## Stored data entries
[Start of section]

$ cat src/rtl/rename_pkg.sv
// Shared rename-stage definitions: register-file sizes, tag types and
// free-list pointer helpers. Used by both the free list and the RAT.
package rename_pkg;

    localparam int unsigned NUM_ARCH_REGS = 35;  // includes LO=33 and HI=34
    localparam int unsigned NUM_PHYS_REGS = 64;

    localparam int unsigned LOG_ARCH = $clog2(NUM_ARCH_REGS);
    localparam int unsigned LOG_PHYS = $clog2(NUM_PHYS_REGS);

    // Tags 0..NUM_ARCH_REGS-1 belong to the RAT at reset; the rest start free.
    localparam int unsigned FL_DEPTH = NUM_PHYS_REGS - NUM_ARCH_REGS;
    localparam int unsigned FL_PTR_W = $clog2(FL_DEPTH);
    localparam int unsigned FL_CNT_W = $clog2(FL_DEPTH + 1);

    typedef logic [LOG_ARCH-1:0] arch_reg_t;
    typedef logic [LOG_PHYS-1:0] phys_tag_t;
    typedef logic [FL_PTR_W-1:0] fl_ptr_t;
    typedef logic [FL_CNT_W-1:0] fl_cnt_t;

    // Depth is not a power of two, so pointers wrap explicitly.
    function automatic fl_ptr_t fl_ptr_inc(input fl_ptr_t p);
        return (p == fl_ptr_t'(FL_DEPTH - 1)) ? '0 : p + 1'b1;
    endfunction

endpackage

$ cat src/rtl/free_list_if.sv
// Renamer/retirement <-> free list signal bundle.
interface free_list_if;
    import rename_pkg::*;

    logic      alloc_req;
    logic      alloc_valid;
    phys_tag_t alloc_tag;
    logic      commit;
    logic      free_valid;
    phys_tag_t free_tag;
    logic      flush;
    fl_cnt_t   spec_count;
    logic      error;

    // Pipeline side: requests allocations, retires, releases, flushes.
    modport master (
        output alloc_req, commit, free_valid, free_tag, flush,
        input  alloc_valid, alloc_tag, spec_count, error
    );

    // Free list side.
    modport slave (
        input  alloc_req, commit, free_valid, free_tag, flush,
        output alloc_valid, alloc_tag, spec_count, error
    );

endinterface

$ cat src/rtl/free_list.sv
// Physical-register free list: circular FIFO of tags with a speculative
// head (advanced by allocation) and a committed head (advanced by
// retirement). Flush rolls the speculative head back to the committed one.
module free_list
    import rename_pkg::*;
(
    input  logic      clk,
    input  logic      reset,
    free_list_if.slave fl
);

    fl_ptr_t   s_head_q, s_head_d;
    fl_ptr_t   c_head_q, c_head_d;
    fl_ptr_t   tail_q,   tail_d;
    fl_cnt_t   spec_count_q, spec_count_d;
    fl_cnt_t   c_count_q,    c_count_d;
    logic      error_q,      error_d;
    phys_tag_t mem_q [FL_DEPTH];

    fl_cnt_t   in_flight;
    logic      alloc_valid;
    logic      alloc_fire;
    logic      commit_ok;
    logic      free_ok;

    // Allocation outputs depend on registered state only.
    assign alloc_valid    = (spec_count_q != '0);
    assign fl.alloc_valid = alloc_valid;
    assign fl.alloc_tag   = mem_q[s_head_q];
    assign fl.spec_count  = spec_count_q;
    assign fl.error       = error_q;

    // Event legality and next-state for pointers, counters and error flag.
    always_comb begin
        in_flight  = c_count_q - spec_count_q;
        alloc_fire = fl.alloc_req && alloc_valid && !fl.flush;
        commit_ok  = fl.commit && (in_flight != '0);
        free_ok    = fl.free_valid
                  && (c_count_q < fl_cnt_t'(FL_DEPTH))
                  && (fl.free_tag != '0);

        error_d = error_q
               || (fl.commit && !commit_ok)
               || (fl.free_valid && !free_ok);

        c_head_d  = commit_ok ? fl_ptr_inc(c_head_q) : c_head_q;
        tail_d    = free_ok   ? fl_ptr_inc(tail_q)   : tail_q;
        c_count_d = c_count_q - fl_cnt_t'(commit_ok) + fl_cnt_t'(free_ok);

        // Flush targets are taken after this cycle's commit/free.
        if (fl.flush) begin
            s_head_d     = c_head_d;
            spec_count_d = c_count_d;
        end else begin
            s_head_d     = alloc_fire ? fl_ptr_inc(s_head_q) : s_head_q;
            spec_count_d = spec_count_q + fl_cnt_t'(free_ok) - fl_cnt_t'(alloc_fire);
        end
    end

    // Pointer, counter and sticky-error registers.
    always_ff @(posedge clk) begin
        if (reset) begin
            s_head_q     <= '0;
            c_head_q     <= '0;
            tail_q       <= '0;
            spec_count_q <= fl_cnt_t'(FL_DEPTH);
            c_count_q    <= fl_cnt_t'(FL_DEPTH);
            error_q      <= 1'b0;
        end else begin
            s_head_q     <= s_head_d;
            c_head_q     <= c_head_d;
            tail_q       <= tail_d;
            spec_count_q <= spec_count_d;
            c_count_q    <= c_count_d;
            error_q      <= error_d;
        end
    end

    // Tag storage: loaded with the non-architectural tags on reset, single
    // write port at the tail.
    always_ff @(posedge clk) begin
        if (reset) begin
            for (int unsigned i = 0; i < FL_DEPTH; i++) begin
                mem_q[i] <= phys_tag_t'(NUM_ARCH_REGS + i);
            end
        end else if (free_ok) begin
            mem_q[tail_q] <= fl.free_tag;
        end
    end

endmodule

$ cat src/flat_wrapper.sv
// flat-port wrapper written by rule: the top's interface ports become plain ports
module free_list_flat import rename_pkg::*;
  (clk, reset, fl_alloc_req, fl_commit, fl_free_valid, fl_free_tag, fl_flush, fl_alloc_valid, fl_alloc_tag, fl_spec_count, fl_error);
  free_list_if fl_i ();
  input  logic clk;
  input  logic reset;
  input wire logic [$bits(fl_i.alloc_req)-1:0] fl_alloc_req;
  input wire logic [$bits(fl_i.commit)-1:0] fl_commit;
  input wire logic [$bits(fl_i.free_valid)-1:0] fl_free_valid;
  input wire logic [$bits(fl_i.free_tag)-1:0] fl_free_tag;
  input wire logic [$bits(fl_i.flush)-1:0] fl_flush;
  output wire logic [$bits(fl_i.alloc_valid)-1:0] fl_alloc_valid;
  output wire logic [$bits(fl_i.alloc_tag)-1:0] fl_alloc_tag;
  output wire logic [$bits(fl_i.spec_count)-1:0] fl_spec_count;
  output wire logic [$bits(fl_i.error)-1:0] fl_error;
  assign fl_i.alloc_req = fl_alloc_req;
  assign fl_i.commit = fl_commit;
  assign fl_i.free_valid = fl_free_valid;
  assign fl_i.free_tag = fl_free_tag;
  assign fl_i.flush = fl_flush;
  assign fl_alloc_valid = fl_i.alloc_valid;
  assign fl_alloc_tag = fl_i.alloc_tag;
  assign fl_spec_count = fl_i.spec_count;
  assign fl_error = fl_i.error;
  free_list u_core (.clk(clk), .reset(reset), .fl(fl_i));
endmodule
$ cat config.mk
export PLATFORM = sky130hd
export DESIGN_NAME = free_list_flat
export DESIGN_NICKNAME = d
export VERILOG_FILES = /design/src/rtl/rename_pkg.sv /design/src/rtl/free_list_if.sv /design/src/rtl/free_list.sv /design/src/flat_wrapper.sv
export SDC_FILE = /design/constraint.sdc
export NUM_CORES = 1
export LEC_CHECK = 0
export CAP_MARGIN = 20
export CORE_UTILIZATION = 50
export CTS_BUF_LIST = sky130_fd_sc_hd__clkbuf_4
export CTS_CLUSTER_DIAMETER = 30
export DETAILED_ROUTE_END_ITERATION = 10
export PLACE_DENSITY = 0.67
export SYNTH_ARGS = -nofsm -noshare
export SYNTH_HDL_FRONTEND = slang
export SYNTH_SLANG_ARGS = --single-unit
$ cat constraint.sdc
create_clock -name clk -period 9.65 [get_ports clk]
set_clock_uncertainty 0.1 [all_clocks]
set_input_delay 2.895 -clock clk [delete_from_list [all_inputs] [get_ports clk]]
set_output_delay 2.895 -clock clk [all_outputs]
set_load 0.01 [all_outputs]
After elaboration in Yosys (flattened, before gate mapping)
Memories as Yosys holds them, arrays and structs flattened. A register that Yosys moved wholly into a read port is not among the register bits.
Cells that the tools add are included.
W data, S select, Z words.

storage, ports and cells
  register bits after elaboration = 26
  bits in writable memories = 174
  output and inout port bits = 13
  word-level logic and storage cells = 53
  memories = 1

cells by class
  add/subtract/negate cells = 8
  magnitude comparators = 1
  equal/unequal tests = 3
  mux-type cells = 17
  reduce and logical (&&, ||, !) cells = 17

memories
  memory        depth  width  rd ports  clocked after Yosys merged registers in  wr ports  RTL line         RTL
  u_core.mem_q  29     6      1         1                                        29        free_list.sv:18  phys_tag_t mem_q [FL_DEPTH];

operators by type and width
  kind                   count
  $mux W5                10
  $add A5 B1 Y5 const B  3
  $eq A5 B5 Y1 const B   3
  $add A5 B1 Y5          2
  $reduce_bool A5 Y1     2
  $sub A5 B1 Y5          2
  $logic_and A1 B1 Y1    7
  $mux W1                6
  $mux W6                1
  $reduce_bool A6 Y1     1
  $reduce_or A6 Y1       1
  $lt A5 B5 Y1 const B   1
  $sub A5 B5 Y5          1
  $logic_not A1 Y1       3
  $logic_or A1 B1 Y1     2
  $reduce_bool A2 Y1     1

Logic depth before layout (Yosys ltp)
  depth after elaboration = 8
  depth in mapped cells = 16

Worst setup path before layout
Ideal clock, no wire load.

  path kind = in2reg
  start = in fl_commit
  end = reg u_core.spec_count_q[4] (netlist: u_core.fl.spec_count[4])
  arrival time = 5019 ps
  required time = 9421 ps
  setup slack = 4402 ps
  cell stages on the path = 14
  cell sequence = inv_1 -> a31oi_1 -> a221o_1 -> buf_1 -> ha_1 -> inv_1 -> ha_1 -> inv_1 -> fa_1 -> inv_1 -> a21o_1 -> a21oi_1 -> xnor2_1 -> o211ai_1

between the ends
  cells in the longest elaborated chain, start to end = 4

ends and longest elaborated chain
  item                    RTL line           RTL
  start: declaration      flat_wrapper.sv:8  input wire logic [$bits(fl_i.commit)-1:0] fl_commit;
  $logic_and A1 B1 Y1     free_list.sv:37    commit_ok = fl.commit && (in_flight != '0);
  $sub A5 B1 Y5           free_list.sv:48    c_count_d = c_count_q - fl_cnt_t'(commit_ok) + fl_cnt_t'(free_ok);
  $add A5 B1 Y5           free_list.sv:48
  $mux W5                 free_list.sv:51    if (fl.flush) begin
  end signal: assignment  free_list.sv:66    spec_count_q <= fl_cnt_t'(FL_DEPTH);
  end signal: assignment  free_list.sv:73    spec_count_q <= spec_count_d;
  end: declaration        free_list.sv:15    fl_cnt_t spec_count_q, spec_count_d;

No other way between the ends.
A chain may end at the register's enable or synchronous reset.

==> flow_summary.json <==
{
  "status": "finished clean",
  "stdcell_count": 1145,
  "antenna_found_initial": 1,
  "synth_seq_cells": 223,
  "postCtsHoldBufs": 0,
  "vias": 6735,
  "synth-main-ff-cell": "edfxtp_1",
  "syn-cell-area_mm2": 0.0105,
  "place.gp.congestion": 0.843,
  "cp.buffers_inverters": 1,
  "hold_path.class": "reg2reg",
  "cts_num_sinks": 223,
  "synth_fp_nets": 835,
  "rows": 52,
  "first_iter_violations": 545,
  "ant_nets": 0,
  "drt_first_pass_iters": 5,
  "crit_type": "reg2out",
  "num_io_pins": 25,
  "worstPathCellList": "mux4_2 -> mux4_2 -> mux2_2 -> clkdlybuf4s50_1",
  "dp_hpwl_mm": 16.5,
  "cts_buffers": 58,
  "drc": 0,
  "clk_latency_ps": 640,
  "synth.avg_cell_area_um2": 13.2,
  "core_area_mm2": 0.0204,
  "drt_wl_total_mm": 24.4,
  "nets": 871,
  "start_util_pct": 51.5,
  "seq_area_frac_synth_pct": 60.7,
  "path_clk_slew_ps": 60,
  "htreeDepth": 2,
  "slew_viol_final": 0,
  "p_leak_nw": 3.72,
  "first_global_vias": 7028,
  "drive_above_1_share_pct": 21.7,
  "cp.arrival_ps": 3670,
  "cp_common_cell": "mux4_2",
  "synth_edf_count": 192,
  "multiInputGateArea_mm2": 0.00375,
  "fin_area_mm2": 0.0118,
  "setup.worst_path.start_class": "flop",
  "grt_util_all_layers_pct": 23.8,
  "slew-limit-headroom_pct": 34.2,
  "root_buffer": "clkbuf_4",
  "die-area_mm2": 0.0216,
  "synth.distinct_cells": 49,
  "ff_latch_area_mm2": 0.00639,
  "post_dp_cell_area_mm2": 0.0110,
  "place_inst": 1041,
  "finalPower_w": 0.00263,
  "finalSetupViolations": 0,
  "areaGrowthSynthToFinish_pct": 11.9,
  "vdd_drop_max_mv": 0.158,
  "drt-wirelength-per-cell_um": 21.3,
  "cts_buffer_depth": 3,
  "cts_resized": 0,
  "hold_violations": 0,
  "crit_required_ps": 6660,
  "critPathCaptureType": "output pin",
  "grt_pass1_wl_mm": 38.6,
  "maxCapViolations": 0,
  "die_w_um": 147,
  "ys_async_sr_fraction_pct": 0,
  "ys_warn_count": 0,
  "synth_cells": 795,
  "fillerInstances": 1652,
  "finish.utilization_pct": 57.6,
  "finalCritPeriodShare_pct": 69.1,
  "period_minus_slack_ps": 6660,
  "grt_max_degree": 49,
  "post_cts_buffers": 0,
  "slowest_stage": "dfxtp_4",
  "overflow": 0,
  "port_buffers": 24,
  "p_per_area_mw_per_mm2": 224,
  "fp.dieH_um": 147,
  "setup_tns_ps": 0,
  "drt-vias-per-instance": 5.88,
  "slowest_delay_ps": 980,
  "rsz0062_at_grt": "no",
  "cts_tree": "done",
  "fmax_ghz": 0.150,
  "worst_pin_slew_ps": 987,
  "crit_family": "multiplexers",
  "cp_max_fo": 48
}
layout by cell type, fill, tap and decap left out, types with 5 or more instances in the layout:
| cell type | instances |
|---|---|
| buf_4 | 9 |
| or2_2 | 16 |
| or2_1 | 5 |
| nor3_1 | 17 |
| clkbuf_4 | 88 |
| inv_1 | 34 |
| nand2b_1 | 11 |
| nor2_1 | 78 |
| xor2_1 | 5 |
| a21oi_1 | 10 |
| mux2_2 | 8 |
| edfxtp_1 | 192 |
| or3_1 | 11 |
| xnor2_1 | 5 |
| dfxtp_1 | 29 |
| o21ai_0 | 10 |
| ha_1 | 26 |
| clkinv_1 | 14 |
| clkdlybuf4s50_1 | 24 |
| mux4_2 | 60 |
| nand3_1 | 71 |
| nand2_1 | 83 |
metal layers:
layer / track usage [%] / vias up / part of all wire [%]
met4: 8.20 / 0 / 2.1
met1: 30.6 / 3311 / 39
met3: 5.06 / 44 / 8.2
met2: 40.1 / 321 / 51
met5: 0 / - / 0
li1: - / 3059 / -
stage by stage:
stage	hold slack, ps	setup WS [ps]
finish	415	2990
global route	454	2770
CTS	416	2900
detailed placement	408	3340
global placement	397	3490
floorplan	377	4400
cell usage after synthesis (16+ instances only):
library cell | count | share of area [%]
nand3_1 | 71 | 3.4
clkbuf_1 | 46 | 1.6
edfxtp_1 | 192 | 55
nand2_1 | 83 | 3.0
mux4_2 | 60 | 13
dfxtp_1 | 31 | 5.9
nor3_1 | 17 | 0.81
or2_2 | 16 | 0.95
inv_1 | 34 | 1.2
ha_1 | 26 | 3.1
nor2_1 | 78 | 2.8
final cells by class:
class                   instances  area share [%]
flip-flops and latches        223            54.3
multi-input cells             476            31.8
clock buffers                  88            5.61
repair buffers                 37            3.55
well taps                     270            2.87
inverters                      35            1.12
clock inverters                15           0.712
diodes                          1          0.0213
worst paths after layout:
| kind | from | endpoint | slack (ps) | depth (start not counted) |
|---|---|---|---|---|
| hold / removal | u_core.tail_q[1] | u_core.tail_q[1] | 410 | 2 |
| setup reg to reg | u_core.fl.spec_count[1] | u_core.fl.spec_count[4] | 6070 | 15 |
| hold reg to reg | u_core.tail_q[1] | u_core.tail_q[1] | 410 | 2 |
| setup / recovery | flop | fl_alloc_tag[0] | 2990 | 4 |
logic make-up after synthesis:
group           Yosys count  synth area share, %
mux                      71                 14.0
simple gates            314                 13.9
fa+ha+maj                28                 3.47
flops                   223                 60.7
buf+inv                  96                 3.70
compound gates           53                 3.38
xor+xnor                 10                0.832
power breakdown:
part	switching [W]	internal, W
combinational	0.000335	0.000311
sequential	0.0000789	0.00109
clock	0.000373	0.000439
sequential cells by signal, summed over array words and instances, names as in the netlist, named ones only:
signal	flops
u_core.mem_q	192
u_core.c_count_q	5
u_core.c_head_q	5
u_core.fl.spec_count	5
u_core.s_head_q	5
u_core.tail_q	5
u_core.fl.error	1
worst reg2reg max path, cell delays in order (launching register included):
cell      delay (ps)
dfxtp_1          440
inv_1            100
ha_1             200
nand2b_1         180
a211o_1          300
a221o_1          520
ha_1             350
inv_1             60
ha_1             150
inv_1             60
fa_1             450
inv_1             70
a21o_1           100
a21oi_1           70
xnor2_1          180
o211ai_1         100
Power figures use the tool's default switching activity.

[End of section]

## How to complete this task
Extract every line of the records above that contains the word "between".

## Solved problem
between the ends
No other way between the ends.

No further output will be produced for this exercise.